Mezun olur olmaz zaten 123 ile profesyonel olarak çalmaya, söylemeye başladım. Konser mekanlarında, festivallerde, yurt dışında vs. Dolayısıyla çok hızlı bir geçiş oldu. Bulunduğum noktaya gelene kadar çok çalıştım hala da çalışmaya devam ettiğimi söyleyebilirim çünkü Türkiye’de müzisyen olmak oldukça zor, hele ki ana akıma alternatif bir müzik icra ediyorsan, hareket alanları çok sınırlı. Bu yolun ne denli meşakkatli olduğunu ve ne tür dengelerle bezeli olduğunu öğrendim, hala da öğreniyorum ama halimden memnunum, yapmayı sevdiğim şeyi yapıyorum ve hedefim istikrarımı sürdürmek.

 

Şimdilerde hangi projeler var, neler yapıyorsunuz?

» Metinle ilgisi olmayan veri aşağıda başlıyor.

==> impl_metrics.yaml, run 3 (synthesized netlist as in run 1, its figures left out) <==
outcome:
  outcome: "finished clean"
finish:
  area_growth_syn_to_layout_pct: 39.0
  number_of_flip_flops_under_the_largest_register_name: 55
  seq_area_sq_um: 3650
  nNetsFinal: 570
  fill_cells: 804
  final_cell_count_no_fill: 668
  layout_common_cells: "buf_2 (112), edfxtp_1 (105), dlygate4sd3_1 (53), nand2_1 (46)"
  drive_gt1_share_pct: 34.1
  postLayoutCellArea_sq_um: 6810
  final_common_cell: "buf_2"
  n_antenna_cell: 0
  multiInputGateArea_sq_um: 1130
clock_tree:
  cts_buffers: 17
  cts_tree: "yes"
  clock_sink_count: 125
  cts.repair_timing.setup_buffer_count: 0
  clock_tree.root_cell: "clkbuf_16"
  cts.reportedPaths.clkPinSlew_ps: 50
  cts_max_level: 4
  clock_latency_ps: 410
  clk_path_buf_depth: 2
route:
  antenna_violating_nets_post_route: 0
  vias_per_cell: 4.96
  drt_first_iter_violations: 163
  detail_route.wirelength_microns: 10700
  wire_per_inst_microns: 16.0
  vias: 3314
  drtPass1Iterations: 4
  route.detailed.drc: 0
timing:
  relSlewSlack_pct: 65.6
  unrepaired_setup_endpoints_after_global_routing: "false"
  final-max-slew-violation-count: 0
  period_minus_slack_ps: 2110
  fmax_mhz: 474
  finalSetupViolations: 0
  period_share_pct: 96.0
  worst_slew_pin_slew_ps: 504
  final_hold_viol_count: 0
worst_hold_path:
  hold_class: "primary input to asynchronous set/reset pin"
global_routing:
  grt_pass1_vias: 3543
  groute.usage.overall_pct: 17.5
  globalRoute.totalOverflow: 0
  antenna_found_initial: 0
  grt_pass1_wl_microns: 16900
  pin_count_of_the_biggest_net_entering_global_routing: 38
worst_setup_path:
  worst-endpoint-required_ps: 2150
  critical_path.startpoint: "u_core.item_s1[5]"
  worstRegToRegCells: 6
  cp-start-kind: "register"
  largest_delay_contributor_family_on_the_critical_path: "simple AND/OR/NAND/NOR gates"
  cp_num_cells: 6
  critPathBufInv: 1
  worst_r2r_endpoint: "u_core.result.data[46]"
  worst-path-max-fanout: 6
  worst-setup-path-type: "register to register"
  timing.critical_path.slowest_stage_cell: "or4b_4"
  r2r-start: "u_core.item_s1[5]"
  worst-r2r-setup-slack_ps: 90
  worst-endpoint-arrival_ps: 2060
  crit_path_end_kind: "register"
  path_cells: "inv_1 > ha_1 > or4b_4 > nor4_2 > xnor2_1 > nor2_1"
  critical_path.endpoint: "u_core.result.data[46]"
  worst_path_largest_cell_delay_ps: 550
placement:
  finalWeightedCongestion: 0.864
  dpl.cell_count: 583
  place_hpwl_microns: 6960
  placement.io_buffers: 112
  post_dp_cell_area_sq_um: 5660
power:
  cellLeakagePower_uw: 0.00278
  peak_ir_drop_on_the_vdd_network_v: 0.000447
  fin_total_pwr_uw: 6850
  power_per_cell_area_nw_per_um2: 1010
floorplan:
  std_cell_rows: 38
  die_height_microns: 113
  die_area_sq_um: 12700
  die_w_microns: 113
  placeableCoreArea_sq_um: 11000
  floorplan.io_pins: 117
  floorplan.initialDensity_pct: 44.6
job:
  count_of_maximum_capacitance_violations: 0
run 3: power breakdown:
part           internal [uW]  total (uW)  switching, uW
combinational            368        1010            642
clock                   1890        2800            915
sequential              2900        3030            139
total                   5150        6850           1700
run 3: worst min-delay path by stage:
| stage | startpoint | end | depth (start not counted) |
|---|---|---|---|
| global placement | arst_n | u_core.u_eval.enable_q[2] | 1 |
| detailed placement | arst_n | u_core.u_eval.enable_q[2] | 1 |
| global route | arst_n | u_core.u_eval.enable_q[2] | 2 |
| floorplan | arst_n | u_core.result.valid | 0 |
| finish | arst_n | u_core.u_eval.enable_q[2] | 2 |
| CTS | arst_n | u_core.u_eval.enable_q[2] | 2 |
$ cat config.mk
export PLATFORM = sky130hd
export DESIGN_NAME = scan_set1_to_terminal_chars
export DESIGN_NICKNAME = d
export VERILOG_FILES = /design/src/hdl/scst_pkg.sv /design/src/hdl/scan_set1_to_terminal_chars.sv /design/src/hdl/scst_front.sv /design/src/hdl/scst_cmd_fifo.sv /design/src/hdl/scst_back.sv
export SDC_FILE = /design/constraint.sdc
export NUM_CORES = 1
export LEC_CHECK = 0
export BUFFER_PORTS_ARGS = -buffer_cell sky130_fd_sc_hd__buf_2
export CORE_MARGIN = 3
export CORE_UTILIZATION = 43
export CTS_BUF_LIST = sky130_fd_sc_hd__clkbuf_16
export DETAILED_ROUTE_END_ITERATION = 16
export PLACE_DENSITY_LB_ADDON = 0.1
export SLEW_MARGIN = 0
export SYNTH_ARGS = -nofsm -noshare
export SYNTH_HDL_FRONTEND = slang
export SYNTH_SLANG_ARGS = --single-unit
export TNS_END_PERCENT = 20
$ cat constraint.sdc
create_clock -name clk -period 7.9 [get_ports clk]
set_input_delay 0.395 -clock clk [delete_from_list [all_inputs] [get_ports clk]]
set_output_delay 0.395 -clock clk [all_outputs]
set_load 0.02 [all_outputs]
$ cat src/hdl/scst_pkg.sv
`timescale 1ns / 1ps

package scst_pkg;

  localparam int unsigned CMD_FIFO_DEPTH = 4;
  localparam int unsigned TBL_LEN = 58;

  localparam logic [7:0] PREFIX_E0   = 8'hE0;
  localparam logic [7:0] K_BACKSPACE = 8'h80;
  localparam logic [7:0] K_ENTER     = 8'h82;
  localparam logic [7:0] K_CTRL      = 8'h83;
  localparam logic [7:0] K_SHIFT     = 8'h84;
  localparam logic [7:0] K_ALT       = 8'h85;
  localparam logic [7:0] KEY_C       = 8'h63;
  localparam logic [7:0] SC_UP       = 8'h48;
  localparam logic [7:0] SC_LEFT     = 8'h4B;
  localparam logic [7:0] SC_RIGHT    = 8'h4D;
  localparam logic [7:0] SC_DOWN     = 8'h50;
  localparam logic [7:0] CH_ESC      = 8'h1B;
  localparam logic [7:0] CH_BS       = 8'h08;
  localparam logic [7:0] CH_SPACE    = 8'h20;
  localparam logic [7:0] CH_LF       = 8'h0A;
  localparam logic [7:0] CH_LBRACKET = 8'h5B;
  localparam logic [7:0] CH_ONE      = 8'h31;
  localparam logic [7:0] CH_TWO      = 8'h32;
  localparam logic [7:0] CH_J        = 8'h4A;
  localparam logic [7:0] CH_H        = 8'h48;
  localparam logic [7:0] CH_A        = 8'h41;
  localparam logic [7:0] CH_B        = 8'h42;
  localparam logic [7:0] CH_C        = 8'h43;
  localparam logic [7:0] CH_D        = 8'h44;

  localparam logic [7:0] PLAIN_TBL [TBL_LEN] = '{
    8'h00, 8'h00, 8'h31, 8'h32, 8'h33, 8'h34, 8'h35, 8'h36, 8'h37, 8'h38,
    8'h39, 8'h30, 8'h2D, 8'h3D, 8'h80, 8'h09, 8'h71, 8'h77, 8'h65, 8'h72,
    8'h74, 8'h79, 8'h75, 8'h69, 8'h6F, 8'h70, 8'h5B, 8'h5D, 8'h82, 8'h83,
    8'h61, 8'h73, 8'h64, 8'h66, 8'h67, 8'h68, 8'h6A, 8'h6B, 8'h6C, 8'h3B,
    8'h27, 8'h60, 8'h84, 8'h5C, 8'h7A, 8'h78, 8'h63, 8'h76, 8'h62, 8'h6E,
    8'h6D, 8'h2C, 8'h2E, 8'h2F, 8'h84, 8'h2A, 8'h85, 8'h20
  };

  localparam logic [7:0] SHIFT_TBL [TBL_LEN] = '{
    8'h00, 8'h00, 8'h21, 8'h40, 8'h23, 8'h24, 8'h25, 8'h5E, 8'h26, 8'h2A,
    8'h28, 8'h29, 8'h5F, 8'h2B, 8'h80, 8'h09, 8'h51, 8'h57, 8'h45, 8'h52,
    8'h54, 8'h59, 8'h55, 8'h49, 8'h4F, 8'h50, 8'h7B, 8'h7D, 8'h82, 8'h83,
    8'h41, 8'h53, 8'h44, 8'h46, 8'h47, 8'h48, 8'h4A, 8'h4B, 8'h4C, 8'h3A,
    8'h22, 8'h7E, 8'h84, 8'h5C, 8'h5A, 8'h58, 8'h43, 8'h56, 8'h42, 8'h4E,
    8'h4D, 8'h3C, 8'h3E, 8'h3F, 8'h84, 8'h2A, 8'h85, 8'h20
  };

  typedef enum logic [1:0] {
    CMD_CHAR  = 2'd0,
    CMD_BS    = 2'd1,
    CMD_CLEAR = 2'd2,
    CMD_ARROW = 2'd3
  } cmd_kind_t;

  typedef struct packed {
    cmd_kind_t  kind;
    logic [7:0] ch;
  } cmd_t;

  typedef struct packed {
    logic mid_seq;
  } back_stat_t;

  function automatic logic [7:0] tbl_lookup(input logic shifted, input logic [6:0] idx);
    logic [7:0] res;
    res = 8'h00;
    if (idx < 7'(TBL_LEN)) begin
      res = shifted ? SHIFT_TBL[idx[5:0]] : PLAIN_TBL[idx[5:0]];
    end
    return res;
  endfunction

  function automatic logic [2:0] seq_last(input cmd_kind_t kind);
    logic [2:0] res;
    unique case (kind)
      CMD_CHAR:  res = 3'd0;
      CMD_BS:    res = 3'd2;
      CMD_CLEAR: res = 3'd6;
      CMD_ARROW: res = 3'd3;
      default:   res = 3'd0;
    endcase
    return res;
  endfunction

  function automatic logic [7:0] seq_char(input cmd_t cmd, input logic [2:0] step);
    logic [7:0] res;
    res = cmd.ch;
    unique case (cmd.kind)
      CMD_CHAR: res = cmd.ch;
      CMD_BS:   res = (step == 3'd1) ? CH_SPACE : CH_BS;
      CMD_CLEAR: begin
        unique case (step)
          3'd0, 3'd4: res = CH_ESC;
          3'd1, 3'd5: res = CH_LBRACKET;
          3'd2:       res = CH_TWO;
          3'd3:       res = CH_J;
          3'd6:       res = CH_H;
          default:    res = CH_H;
        endcase
      end
      CMD_ARROW: begin
        unique case (step)
          3'd0:    res = CH_ESC;
          3'd1:    res = CH_LBRACKET;
          3'd2:    res = CH_ONE;
          default: res = cmd.ch;
        endcase
      end
      default: res = cmd.ch;
    endcase
    return res;
  endfunction

endpackage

Mezun olduğumdan beri müzik ile ilgilenmeye devam ediyorum. 123 isminde bir grubum, “Alike Places” isminde Viyana temelli bir projem ve solo projem “Lara Di Lara” var. Hepsiyle konserler veriyor, albümler yapıyorum.

 

Türkiye’de müzik sektörünü nasıl değerlendiriyorsunuz?

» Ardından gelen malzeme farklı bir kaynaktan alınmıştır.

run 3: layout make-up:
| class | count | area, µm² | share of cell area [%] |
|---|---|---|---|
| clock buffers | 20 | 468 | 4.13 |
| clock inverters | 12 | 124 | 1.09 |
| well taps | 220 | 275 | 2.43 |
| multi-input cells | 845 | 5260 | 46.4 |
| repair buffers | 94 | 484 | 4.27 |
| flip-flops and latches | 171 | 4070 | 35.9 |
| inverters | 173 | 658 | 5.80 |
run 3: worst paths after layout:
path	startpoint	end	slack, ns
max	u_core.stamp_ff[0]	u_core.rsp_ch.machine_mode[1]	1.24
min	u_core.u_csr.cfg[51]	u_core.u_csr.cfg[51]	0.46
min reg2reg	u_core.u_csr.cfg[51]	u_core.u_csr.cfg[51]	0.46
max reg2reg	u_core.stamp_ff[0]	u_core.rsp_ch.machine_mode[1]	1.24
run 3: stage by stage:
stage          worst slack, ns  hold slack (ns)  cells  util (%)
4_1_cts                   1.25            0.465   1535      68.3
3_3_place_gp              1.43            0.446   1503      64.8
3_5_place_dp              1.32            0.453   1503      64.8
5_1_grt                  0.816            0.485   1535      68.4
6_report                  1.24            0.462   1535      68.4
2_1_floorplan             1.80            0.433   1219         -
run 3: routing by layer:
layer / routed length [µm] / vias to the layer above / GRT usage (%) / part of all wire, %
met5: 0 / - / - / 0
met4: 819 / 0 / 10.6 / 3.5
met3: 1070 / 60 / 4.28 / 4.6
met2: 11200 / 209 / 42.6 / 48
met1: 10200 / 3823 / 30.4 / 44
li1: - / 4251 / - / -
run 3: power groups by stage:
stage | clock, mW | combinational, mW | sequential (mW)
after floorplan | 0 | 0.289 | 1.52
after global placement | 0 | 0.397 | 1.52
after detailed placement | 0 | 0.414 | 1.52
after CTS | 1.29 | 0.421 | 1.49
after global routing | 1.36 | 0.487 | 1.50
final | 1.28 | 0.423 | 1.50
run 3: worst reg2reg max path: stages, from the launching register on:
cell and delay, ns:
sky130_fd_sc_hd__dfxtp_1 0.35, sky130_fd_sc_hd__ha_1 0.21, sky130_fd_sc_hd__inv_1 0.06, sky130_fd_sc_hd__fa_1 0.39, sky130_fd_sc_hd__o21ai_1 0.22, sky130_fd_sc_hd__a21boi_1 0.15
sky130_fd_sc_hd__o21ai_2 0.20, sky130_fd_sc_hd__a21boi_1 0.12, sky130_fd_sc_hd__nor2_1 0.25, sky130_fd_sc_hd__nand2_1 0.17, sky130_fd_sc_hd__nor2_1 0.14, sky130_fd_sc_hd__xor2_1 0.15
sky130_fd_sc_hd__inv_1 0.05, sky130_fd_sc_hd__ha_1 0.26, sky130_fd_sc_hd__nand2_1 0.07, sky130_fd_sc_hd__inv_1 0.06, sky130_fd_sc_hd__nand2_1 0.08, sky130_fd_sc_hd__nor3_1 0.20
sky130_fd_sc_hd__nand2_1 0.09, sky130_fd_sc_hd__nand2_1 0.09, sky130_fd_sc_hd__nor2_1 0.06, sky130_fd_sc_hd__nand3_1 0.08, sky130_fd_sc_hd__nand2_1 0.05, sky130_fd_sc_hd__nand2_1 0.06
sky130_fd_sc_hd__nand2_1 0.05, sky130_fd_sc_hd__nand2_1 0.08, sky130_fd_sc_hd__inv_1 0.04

Tuhaf bir noktada olduğunu düşünüyorum. Bir yandan çok fazla basitçe icra edilen müzik var, diğer yandan “alternatif” olarak adlandırılan müzikte sanki bir ivme var. Çokça grup/sanatçı çıkıyor. Genel olarak her tür içinde oldukça lokal ve birbirine benzer kalındığını düşünüyorum. “Tüketim toplumu”na çokça hizmet edildiğini ve her şeyin çok hızlı bir şekilde tüketildiğine, zaman zaman da harcandığına inanıyorum. Seviyenin eskiye nazaran daha düştüğünü ama dediğim gibi bir yandan da baş kaldıran müziklerin de çıktığı bir dönemdeyiz gibi geliyor. Bir de tabii mekan, festivaller veya müziğin icra edilebileceği mekan sayısının az ve yetersiz oluşu var ne yazık ki.. Bununla paralel, organizatörler veya organizasyonlar kurgulamalarında, paletlerini yeterince açmıyorlar. En kolayını seçip her festivale, organizasyona, mekana satacağından emin oldukları sanatçı ve gruplara yer veriyorlar. Elbette dünyanın her yerinde büyük isimler vardır, çok satanı vardır vs. fakat önemsenen ve sıklıkla yer verilen onlarca yüzlerce başka grup/müzisyen/sanatçı da vardır. Uzun lafın kısası, bir dengesizliğin olduğunu düşünüyorum.

 

Genç meslektaşlarınıza bir tavsiyeniz var mı?

İstikrarlı bir şekilde, kendini geliştirerek, çalışkan olmalarını, yılmamaları ve “kısa yol” aramamalarını öneririm öncelikle. Her tür müziği dinlesinler. Olabildiğince farklı müzisyenlerle iş birlikleri yapsınlar fakat her birlikteliğin de illa bir “proje”ye dönüşmesi gereğinin olmadığını bilerek “süreç” kavramını özümseyip, bir şeyleri taklit emeden kendi yolunu bulmanın peşinde olsunlar. Hayata ve kendilerine dair keşfe çıkmalarını, başka sanat dallarıyla ilgilenmelerini, okumalarını, sorgulamalarını ve hiçbir şeyde kolaya kaçmamalarını tavsiye ederim.